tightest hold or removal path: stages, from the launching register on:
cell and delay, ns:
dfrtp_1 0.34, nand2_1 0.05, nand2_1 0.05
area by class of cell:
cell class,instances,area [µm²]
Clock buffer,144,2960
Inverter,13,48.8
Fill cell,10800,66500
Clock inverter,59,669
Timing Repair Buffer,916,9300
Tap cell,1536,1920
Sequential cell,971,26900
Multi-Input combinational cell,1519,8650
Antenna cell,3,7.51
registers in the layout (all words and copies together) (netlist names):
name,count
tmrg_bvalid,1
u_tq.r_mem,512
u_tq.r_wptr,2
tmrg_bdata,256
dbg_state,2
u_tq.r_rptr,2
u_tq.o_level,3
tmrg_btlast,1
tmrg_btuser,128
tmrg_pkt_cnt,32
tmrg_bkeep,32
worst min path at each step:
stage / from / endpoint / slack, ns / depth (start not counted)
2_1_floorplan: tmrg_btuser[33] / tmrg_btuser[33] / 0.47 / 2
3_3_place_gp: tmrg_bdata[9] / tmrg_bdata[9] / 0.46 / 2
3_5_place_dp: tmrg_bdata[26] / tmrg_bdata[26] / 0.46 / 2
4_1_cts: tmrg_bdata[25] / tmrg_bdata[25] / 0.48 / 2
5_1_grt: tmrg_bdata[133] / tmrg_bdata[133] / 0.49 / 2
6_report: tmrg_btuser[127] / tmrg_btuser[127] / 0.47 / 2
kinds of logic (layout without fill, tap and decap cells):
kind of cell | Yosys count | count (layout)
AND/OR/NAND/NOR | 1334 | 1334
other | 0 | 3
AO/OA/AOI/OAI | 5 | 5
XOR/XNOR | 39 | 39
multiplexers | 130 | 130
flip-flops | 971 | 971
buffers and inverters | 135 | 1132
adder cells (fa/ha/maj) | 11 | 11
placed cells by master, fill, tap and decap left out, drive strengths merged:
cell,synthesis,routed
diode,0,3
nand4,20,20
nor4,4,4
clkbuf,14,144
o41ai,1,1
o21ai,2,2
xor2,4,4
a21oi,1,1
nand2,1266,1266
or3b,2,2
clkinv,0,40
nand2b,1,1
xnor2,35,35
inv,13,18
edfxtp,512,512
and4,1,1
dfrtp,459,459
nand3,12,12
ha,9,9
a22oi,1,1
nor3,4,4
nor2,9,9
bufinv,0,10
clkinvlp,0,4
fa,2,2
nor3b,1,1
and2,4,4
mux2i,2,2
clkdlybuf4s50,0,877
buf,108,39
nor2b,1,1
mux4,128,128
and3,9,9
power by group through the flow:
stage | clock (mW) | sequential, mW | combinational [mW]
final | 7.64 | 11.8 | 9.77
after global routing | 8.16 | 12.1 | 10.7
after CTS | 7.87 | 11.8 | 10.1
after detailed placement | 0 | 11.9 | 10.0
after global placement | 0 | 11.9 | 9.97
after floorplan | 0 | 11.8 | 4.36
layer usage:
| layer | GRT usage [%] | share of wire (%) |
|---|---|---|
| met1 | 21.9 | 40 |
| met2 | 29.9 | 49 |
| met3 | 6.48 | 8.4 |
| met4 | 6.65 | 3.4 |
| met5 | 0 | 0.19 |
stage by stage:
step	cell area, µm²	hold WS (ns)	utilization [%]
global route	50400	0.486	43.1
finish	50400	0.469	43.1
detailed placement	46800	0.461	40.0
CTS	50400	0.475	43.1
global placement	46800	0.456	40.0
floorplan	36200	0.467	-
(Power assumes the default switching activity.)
===== src/rtl/pw_pkg.sv =====
// Shared types and constants for the password incrementer.
package pw_pkg;

  localparam int MAX_LEN = 20;
  localparam int LEN_W   = 5;
  localparam int PW_W    = 8 * MAX_LEN;

  localparam logic [7:0] CHAR_MIN = 8'h20;
  localparam logic [7:0] CHAR_MAX = 8'h7E;

  localparam logic [LEN_W-1:0] MAX_LEN_V = LEN_W'(MAX_LEN);
  localparam logic [LEN_W-1:0] OVF_LEN   = LEN_W'(MAX_LEN + 1);

  typedef enum logic [1:0] {
    IDLE = 2'd0,
    RUN  = 2'd1,
    DONE = 2'd2
  } pw_state_t;

endpackage


===== src/rtl/pw_char_inc.sv =====
// Single-digit increment over the printable range; wraps CHAR_MAX to CHAR_MIN with carry.
module pw_char_inc
  import pw_pkg::*;
(
  input  logic [7:0] ch,
  output logic [7:0] ch_inc,
  output logic       carry
);

  always_comb begin
    ch_inc = ch + 8'd1;
    carry  = 1'b0;
    if (ch >= CHAR_MAX) begin
      ch_inc = CHAR_MIN;
      carry  = 1'b1;
    end
  end

endmodule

> **REQUIRED WORK**: Copy out every line of the data that includes the word "after".

> **ANSWER SPACE**:
after global routing | 8.16 | 12.1 | 10.7
after CTS | 7.87 | 11.8 | 10.1
after detailed placement | 0 | 11.9 | 10.0
after global placement | 0 | 11.9 | 9.97
after floorplan | 0 | 11.8 | 4.36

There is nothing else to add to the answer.